Cobrada pelo presidente Luiz Inácio Lula da Silva (PT), a Petrobras estuda como cancelar o leilão de gás de cozinha que terminou com ágios superiores a 100% esta semana. O leilão gerou críticas do setor e pode ter impacto no preço final do produto.

Em entrevista à TV Record Bahia nesta quinta-feira (2), Lula classificou o leilão como bandidagem e disse que sua realização desrespeitou orientação do governo e da direção da Petrobras. "Vamos anular esse leilão, porque o povo pobre não pagará, em hipótese alguma, o preço dessa guerra", afirmou.

O leilão havia sido inicialmente agendado para a semana passada. Foi suspenso enquanto Petrobras e governo negociavam uma subvenção para suavizar repasses da alta das cotações internacionais. Como não houve avanços, foi finalmente realizado na terça (31).

Nele, a Petrobras vendeu o equivalente a 11% do consumo de GLP (gás liquefeito de petróleo, o gás de cozinha) esperado para abril. Os ágios iniciais sobre o preço de refinaria oscilavam em torno de 30%. No final, houve ágio de até 117%, mais do que dobrando o valor do produto.

A Petrobras não comentou o assunto, mas a Folha apurou que a própria cúpula da companhia informou ao governo que o leilão foi realizado sem sua autorização.

Um dos argumentos internos para o cancelamento do leilão é a possibilidade de multa pela MP 1.340, de 12 de março, que criou a subvenção ao preço do óleo diesel e penalidades para a prática de aumentos abusivos nos preços dos derivados de petróleo.
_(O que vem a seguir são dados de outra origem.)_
<file path="config.mk">
export PLATFORM = sky130hd
export DESIGN_NAME = mac_hash_filter_tally_init
export DESIGN_NICKNAME = d
export VERILOG_FILES = /design/src/pkg/mac_hash_pkg.sv /design/src/hdl/mac_hash_filter_tally_init.sv
export SDC_FILE = /design/constraint.sdc
export NUM_CORES = 1
export LEC_CHECK = 0
export BUFFER_PORTS_ARGS = -buffer_cell sky130_fd_sc_hd__buf_2
export CAP_MARGIN = 20
export CORE_ASPECT_RATIO = 1.75
export CORE_MARGIN = 2
export CORE_UTILIZATION = 33
export DETAILED_ROUTE_END_ITERATION = 7
export PLACE_DENSITY = 0.57
export SYNTH_ARGS = -nofsm -noshare
export SYNTH_HDL_FRONTEND = slang
export SYNTH_SLANG_ARGS = --single-unit
export TNS_END_PERCENT = 30
</file>
<file path="constraint.sdc">
create_clock -name mclk -period 4.3 [get_ports mclk]
set_input_delay 0.43 -clock mclk [delete_from_list [all_inputs] [get_ports mclk]]
set_output_delay 0.43 -clock mclk [all_outputs]
set_load 0.01 [all_outputs]
</file>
A Petrobras não mexe no preço de venda do GLP em suas refinarias desde julho de 2024 e os leilões têm sido usados como estratégia para repassar ao menos parcialmente as variações das cotações internacionais para a parcela importada do combustível.
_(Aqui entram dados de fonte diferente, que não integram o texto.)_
**src/logic/text_command_parser_regs.svh**
```systemverilog
`ifndef TEXT_COMMAND_PARSER_REGS_SVH
`define TEXT_COMMAND_PARSER_REGS_SVH

// Delimiter characters of the command language
`define TCP_CH_SPACE 8'h20
`define TCP_CH_COLON 8'h3A
`define TCP_CH_SEMI  8'h3B
`define TCP_CH_COMMA 8'h2C
`define TCP_CH_QMARK 8'h3F
`define TCP_CH_STAR  8'h2A
`define TCP_CH_LF    8'h0A
// Lower case letter range and case offset
`define TCP_CH_LC_A  8'h61
`define TCP_CH_LC_Z  8'h7A
`define TCP_CASE_OFS 8'h20

// Longest keyword held, in characters
`define TCP_KW_MAX   10
// Entries of the keyword table
`define TCP_KW_COUNT 7
// Deepest header path
`define TCP_DEPTH    3
// Character buffer shape: source bit plus one byte
`define TCP_FIFO_W   9
`define TCP_FIFO_D   16

`endif
```
**src/logic/text_command_parser_pkg.sv**
```systemverilog
`default_nettype none
package text_command_parser_pkg;
`include "text_command_parser_regs.svh"

    // Parser states
    typedef enum logic [1:0] {ST_HDR, ST_PARAM, ST_SKIP, ST_WAIT} pstate_t;

    // Keyword identity, zero means none
    typedef logic [2:0] kw_id_t;

    // Whole parser state
    typedef struct packed {
        pstate_t                          st;         // Parse phase
        logic [`TCP_KW_MAX-1:0][7:0]      kbuf;       // Upper-cased keyword
        logic [3:0]                       klen;       // Keyword length
        logic                             kovf;       // Keyword too long
        logic [`TCP_DEPTH-1:0][2:0]       path;       // Header path ids
        logic [1:0]                       depth;      // Path depth
        logic                             common;     // Star command
        logic                             query;      // Header ended in ?
        logic                             serial;     // Char came from serial
        logic [31:0]                      name;       // Common command name
        logic [3:0]                       pidx;       // Parameter number
        logic                             remote;     // Remote mode
        logic                             cmd_valid;  // Header done pulse
        logic                             err;        // Error pulse
        logic                             err_serial; // Unprompted error send
        logic                             err_pend;   // Error awaiting request
        logic                             prompt;     // Serial prompt pulse
        logic                             data_valid; // Parameter char pulse
        logic [7:0]                       data_char;  // Parameter char
        logic                             param_end;  // Parameter closed
        logic                             key_valid;  // Panel key accepted
        logic [7:0]                       key_code;   // Accepted key code
    } parse_t;

    // Character FIFO pointers
    typedef struct packed {
        logic [4:0] wp;       // Write pointer with wrap bit
        logic [4:0] rp;       // Read pointer with wrap bit
        logic       in_ready; // Registered not-full
    } fifo_t;

endpackage
`default_nettype wire

```
**src/logic/char_fifo.sv**
```systemverilog
`timescale 1ns/1ps
`default_nettype none
`include "text_command_parser_regs.svh"
module char_fifo
    import text_command_parser_pkg::*;
#(
    parameter int W = `TCP_FIFO_W,
    parameter int D = `TCP_FIFO_D
) (
    input  wire logic         i_clk,
    input  wire logic         i_resetn,
    input  wire logic [W-1:0] i_data,
    input  wire logic         i_valid,
    output logic              o_ready,
    output logic [W-1:0]      o_data,
    output logic              o_valid,
    input  wire logic         i_ready
);
    localparam int AW = $clog2(D);

    logic [W-1:0] mem [D];  // Character storage
    fifo_t        r;        // Registered pointers
    fifo_t        next_r;   // Next pointers
    logic         push;     // Write this cycle
    logic         pop;      // Read this cycle
    logic [AW:0]  used;     // Next occupancy

    assign o_valid = (r.wp != r.rp);
    assign o_ready = r.in_ready;
    assign o_data  = mem[r.rp[AW-1:0]];

    // Pointer update and registered full flag
    always_comb begin
        push   = i_valid && r.in_ready;
        pop    = o_valid && i_ready;
        next_r = r;
        if (push) begin
            next_r.wp = r.wp + 5'h01;
        end
        if (pop) begin
            next_r.rp = r.rp + 5'h01;
        end
        used            = next_r.wp[AW:0] - next_r.rp[AW:0];
        next_r.in_ready = (used != (AW+1)'(D));
    end

    // State register
    always_ff @(posedge i_clk or negedge i_resetn) begin
        if (!i_resetn) begin
            r <= '{wp: 5'h00, rp: 5'h00, in_ready: 1'b1};
        end else begin
            r <= next_r;
        end
    end

    // Storage write, no reset needed
    always_ff @(posedge i_clk) begin
        if (push) begin
            mem[r.wp[AW-1:0]] <= i_data;
        end
    end
endmodule // char_fifo
`default_nettype wire

```
**src/logic/text_command_parser.sv**
```systemverilog
`timescale 1ns/1ps
`default_nettype none
`include "text_command_parser_regs.svh"
module text_command_parser
    import text_command_parser_pkg::*;
(
    input  wire logic        I_REF_CLK,
    input  wire logic        I_RESETN,
    input  wire logic [7:0]  I_RX_CHAR,
    input  wire logic        I_RX_SERIAL,
    input  wire logic        I_RX_VALID,
    output logic             O_RX_READY,
    input  wire logic        I_EXEC_DONE,
    input  wire logic        I_ERR_READ,
    input  wire logic        I_GO_REMOTE,
    input  wire logic        I_LOCKOUT,
    input  wire logic        I_KEY_VALID,
    input  wire logic [7:0]  I_KEY_CODE,
    input  wire logic        I_KEY_IS_LOCAL,
    output logic             O_CMD_VALID,
    output logic             O_CMD_COMMON,
    output logic             O_CMD_QUERY,
    output logic [31:0]      O_CMD_NAME,
    output logic [8:0]       O_HDR_PATH,
    output logic [1:0]       O_HDR_DEPTH,
    output logic             O_DATA_VALID,
    output logic [7:0]       O_DATA_CHAR,
    output logic [3:0]       O_PARAM_INDEX,
    output logic             O_PARAM_END,
    output logic             O_ERR,
    output logic             O_ERR_SERIAL,
    output logic             O_ERR_PENDING,
    output logic             O_PROMPT,
    output logic             O_REMOTE,
    output logic             O_KEY_VALID,
    output logic [7:0]       O_KEY_CODE
);
    parse_t                r;          // Registered state
    parse_t                next_r;     // Next state
    logic [8:0]            ff_data;    // FIFO head
    logic                  ff_valid;   // FIFO has a char
    logic                  ff_ready;   // Parser takes the char
    logic [7:0]            ch;         // Raw char
    logic [7:0]            uc;         // Upper-cased char
    logic                  lk_ok;      // Keyword legal here
    logic                  lk_ins;     // Optional parent implied
    kw_id_t                lk_id;      // Matched keyword
    kw_id_t                lk_par;     // Its parent
    logic                  cl_bad;     // Closing keyword is illegal
    logic [`TCP_DEPTH-1:0][2:0] cl_path;  // Path after close
    logic [1:0]            cl_depth;   // Depth after close
    logic                  hdr_any;    // Something seen in header

    // Either interface feeds one buffer of ASCII chars
    char_fifo #(
        .W (`TCP_FIFO_W),
        .D (`TCP_FIFO_D)
    ) u_fifo (
        .i_clk    (I_REF_CLK),
        .i_resetn (I_RESETN),
        .i_data   ({I_RX_SERIAL, I_RX_CHAR}),
        .i_valid  (I_RX_VALID),
        .o_ready  (O_RX_READY),
        .o_data   (ff_data),
        .o_valid  (ff_valid),
        .i_ready  (ff_ready)
    );

    // Keyword table: long spelling, long length, short length, parent, optional
    function automatic logic [91:0] kw_tab(input int i);
        case (i)
            1:       kw_tab = {"SENSE     ", 4'h5, 4'h4, 3'h0, 1'b1};
            2:       kw_tab = {"FREQUENCY ", 4'h9, 4'h4, 3'h1, 1'b0};
            3:       kw_tab = {"RESOLUTION", 4'hA, 4'h3, 3'h2, 1'b0};
            4:       kw_tab = {"DISPLAY   ", 4'h7, 4'h4, 3'h0, 1'b0};
            5:       kw_tab = {"ENABLE    ", 4'h6, 4'h4, 3'h4, 1'b0};
            6:       kw_tab = {"INPUT     ", 4'h5, 4'h3, 3'h0, 1'b0};
            7:       kw_tab = {"COUPLING  ", 4'h8, 4'h4, 3'h6, 1'b0};
            default: kw_tab = '0;
        endcase
    endfunction

    // Keyword lookup against the buffered spelling
    always_comb begin
        logic [91:0] e;
        logic [91:0] pe;
        logic        same;
        kw_id_t      want;
        e      = '0;
        pe     = '0;
        same   = 1'b0;
        lk_ok  = 1'b0;
        lk_ins = 1'b0;
        lk_id  = 3'h0;
        lk_par = 3'h0;
        want   = (r.depth == 2'h0) ? 3'h0 : r.path[r.depth - 2'h1];
        for (int i = 1; i <= `TCP_KW_COUNT; i++) begin
            e    = kw_tab(i);
            pe   = kw_tab(int'(e[3:1]));  // Parent entry, zero for roots
            same = 1'b1;
            // Compare only the chars the host sent
            for (int j = 0; j < `TCP_KW_MAX; j++) begin
                if (4'(j) < r.klen && r.kbuf[j] != e[91-8*j -: 8]) begin
                    same = 1'b0;
                end
            end
            // Exactly short or long length, partial lengths fail
            if (same && !r.kovf && (r.klen == e[7:4] || r.klen == e[11:8])) begin
                if (e[3:1] == want) begin
                    lk_ok  = 1'b1;
                    lk_id  = 3'(i);
                    lk_ins = 1'b0;
                end else if (r.depth == 2'h0 && e[3:1] != 3'h0 && pe[0]) begin
                    // Child of an optional root arriving first
                    lk_ok  = 1'b1;
                    lk_id  = 3'(i);
                    lk_par = e[3:1];
                    lk_ins = 1'b1;
                end
            end
        end
    end

    // Effect of ending the current keyword
    always_comb begin
        cl_path  = r.path;
        cl_depth = r.depth;
        cl_bad   = 1'b0;
        if (!r.common && r.klen != 4'h0) begin
            if (!lk_ok || r.depth == 2'(`TCP_DEPTH)) begin
                cl_bad = 1'b1;
            end else if (lk_ins) begin
                cl_path[0] = lk_par;
                cl_path[1] = lk_id;
                cl_depth   = 2'h2;
            end else begin
                cl_path[r.depth] = lk_id;
                cl_depth         = r.depth + 2'h1;
            end
        end
        if (r.common && r.kovf) begin
            cl_bad = 1'b1;
        end
    end

    assign ch       = ff_data[7:0];
    assign uc       = (ch >= `TCP_CH_LC_A && ch <= `TCP_CH_LC_Z) ? ch - `TCP_CASE_OFS : ch;
    assign ff_ready = (r.st != ST_WAIT);
    assign hdr_any  = r.common || r.klen != 4'h0 || r.depth != 2'h0;

    // Next state of panel, parser and event outputs
    always_comb begin
        next_r            = r;
        next_r.cmd_valid  = 1'b0;
        next_r.err        = 1'b0;
        next_r.err_serial = 1'b0;
        next_r.prompt     = 1'b0;
        next_r.data_valid = 1'b0;
        next_r.param_end  = 1'b0;
        next_r.key_valid  = 1'b0;

        // Remote and local control of the panel
        if (I_GO_REMOTE) begin
            next_r.remote = 1'b1;
        end else if (I_KEY_VALID && r.remote) begin
            if (I_KEY_IS_LOCAL && !I_LOCKOUT) begin
                next_r.remote = 1'b0;
            end
        end else if (I_KEY_VALID) begin
            next_r.key_valid = 1'b1;                        // Local mode: keys act
            next_r.key_code  = I_KEY_CODE;
        end
        // Remote keys never reach key_valid

        // Error report read by the parallel host
        if (I_ERR_READ) begin
            next_r.err_pend = 1'b0;
        end

        if (ff_valid && ff_ready) begin
            next_r.serial = ff_data[8];
            case (r.st)
                ST_HDR: begin
                    if (ch == `TCP_CH_STAR && !hdr_any) begin
                        next_r.common = 1'b1;
                    end else if (ch == `TCP_CH_COLON) begin
                        if (r.klen == 4'h0 && !r.common) begin
                            next_r.depth = 2'h0;            // Leading colon
                        end else begin
                            next_r.path  = cl_path;
                            next_r.depth = cl_depth;
                            next_r.klen  = 4'h0;
                            next_r.err   = cl_bad || r.common;
                            if (cl_bad || r.common) begin
                                next_r.st = ST_SKIP;
                            end
                        end
                    end else if (ch == `TCP_CH_QMARK) begin
                        next_r.query = 1'b1;
                    end else if (ch == `TCP_CH_SPACE || ch == `TCP_CH_SEMI || ch == `TCP_CH_LF) begin
                        next_r.path   = cl_path;
                        next_r.depth  = cl_depth;
                        next_r.klen   = 4'h0;
                        next_r.err    = cl_bad;
                        next_r.cmd_valid = !cl_bad && hdr_any;
                        next_r.pidx   = 4'h0;
                        if (cl_bad) begin
                            next_r.st = ST_SKIP;
                        end else if (ch == `TCP_CH_SPACE && hdr_any) begin
                            next_r.st = ST_PARAM;           // Header-to-data delimiter
                        end
                        if (ch == `TCP_CH_SEMI && !cl_bad) begin
                            // Next command keeps the parent path
                            next_r.depth  = (cl_depth == 2'h0) ? 2'h0 : cl_depth - 2'h1;
                            next_r.common = 1'b0;
                            next_r.query  = 1'b0;
                        end
                        if (ch == `TCP_CH_LF) begin
                            next_r.st = ST_WAIT;
                        end
                    end else if (r.klen == 4'(`TCP_KW_MAX)) begin
                        next_r.kovf = 1'b1;                 // Too long for any keyword
                    end else begin
                        next_r.kbuf[r.klen] = uc;
                        next_r.klen = r.klen + 4'h1;
                        if (r.common && r.klen < 4'h4) begin
                            next_r.name = {r.name[23:0], uc};
                        end
                    end
                end
                ST_PARAM: begin
                    if (ch == `TCP_CH_COMMA) begin
                        next_r.param_end = 1'b1;
                        next_r.pidx = r.pidx + 4'h1;
                    end else if (ch == `TCP_CH_SEMI) begin
                        next_r.param_end = 1'b1;
                        next_r.st     = ST_HDR;
                        next_r.depth  = (r.depth == 2'h0) ? 2'h0 : r.depth - 2'h1;
                        next_r.common = 1'b0;
                        next_r.query  = 1'b0;
                    end else if (ch == `TCP_CH_LF) begin
                        next_r.param_end = 1'b1;
                        next_r.st = ST_WAIT;
                    end else begin
                        next_r.data_valid = 1'b1;
                        next_r.data_char  = ch;
                    end
                end
                ST_SKIP: begin
                    // Drop the rest of a bad command
                    if (ch == `TCP_CH_SEMI) begin
                        next_r.st     = ST_HDR;
                        next_r.depth  = 2'h0;
                        next_r.common = 1'b0;
                        next_r.query  = 1'b0;
                        next_r.klen   = 4'h0;
                        next_r.kovf   = 1'b0;
                    end else if (ch == `TCP_CH_LF) begin
                        next_r.st = ST_WAIT;
                    end
                end
                default: begin
                    next_r.st = ST_WAIT;
                end
            endcase
            if (next_r.st != ST_HDR || ch == `TCP_CH_SEMI) begin
                next_r.kovf = 1'b0;
            end
        end

        // Message done: wait for execution, then prompt on serial
        if (r.st == ST_WAIT && I_EXEC_DONE) begin
            next_r.prompt = r.serial;
            next_r.st     = ST_HDR;
            next_r.depth  = 2'h0;
            next_r.common = 1'b0;
            next_r.query  = 1'b0;
            next_r.klen   = 4'h0;
            next_r.kovf   = 1'b0;
        end

        // Error delivery depends on the interface
        if (next_r.err) begin
            next_r.err_serial = next_r.serial;
            if (!next_r.serial) begin
                next_r.err_pend = 1'b1;                     // Set wins over read
            end
        end
    end

    // State register
    always_ff @(posedge I_REF_CLK or negedge I_RESETN) begin
        if (!I_RESETN) begin
            r <= '0;
        end else begin
            r <= next_r;
        end
    end

    // Outputs taken straight from the state register
    assign O_CMD_VALID   = r.cmd_valid;
    assign O_CMD_COMMON  = r.common;
    assign O_CMD_QUERY   = r.query;
    assign O_CMD_NAME    = r.name;
    assign O_HDR_PATH    = r.path;
    assign O_HDR_DEPTH   = r.depth;
    assign O_DATA_VALID  = r.data_valid;
    assign O_DATA_CHAR   = r.data_char;
    assign O_PARAM_INDEX = r.pidx;
    assign O_PARAM_END   = r.param_end;
    assign O_ERR         = r.err;
    assign O_ERR_SERIAL  = r.err_serial;
    assign O_ERR_PENDING = r.err_pend;
    assign O_PROMPT      = r.prompt;
    assign O_REMOTE      = r.remote;
    assign O_KEY_VALID   = r.key_valid;
    assign O_KEY_CODE    = r.key_code;
endmodule // text_command_parser
`default_nettype wire

```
Desde o início da guerra no Irã, o GLP importado para o Brasil subiu 60%, segundo a paridade de importação calculada pela ANP (Agência Nacional do Petróleo, Gás e Biocombustíveis), pressionando ainda mais a estatal.

A Acelen, dona da maior refinaria privada do Brasil, confirmou nesta quarta (1) reajuste de 15% sobre o combustível, o primeiro desde o início do conflito no Oriente Médio. A empresa é responsável por 4,7% do abastecimento nacional.

O governo já anunciou que analisa a possibilidade de concessão de subsídios ao produto. O preço do gás é um tema caro para o presidente Lula, que aprovou em 2025 um programa que ampliou para 15 milhões o número de famílias de baixa renda beneficiadas com botijões de graça.

Diante da alta de custos, as distribuidoras de gás alertaram o governo para a necessidade de rever o preço de referência para venda de botijões pelo programa. Em carta ao MME (Ministério de Minas e Energia), citam o reajuste da Acelen e os leilões da Petrobras como motivos.

"A não atualização tempestiva das tabelas de preços de referência pode resultar em uma fuga massiva de revendas do programa e maior dificuldade na ampliação para os cerca de 900 municípios restantes", diz o texto, assinado pelo Sindigás (Sindicato das Empresas Distribuidoras de GLP).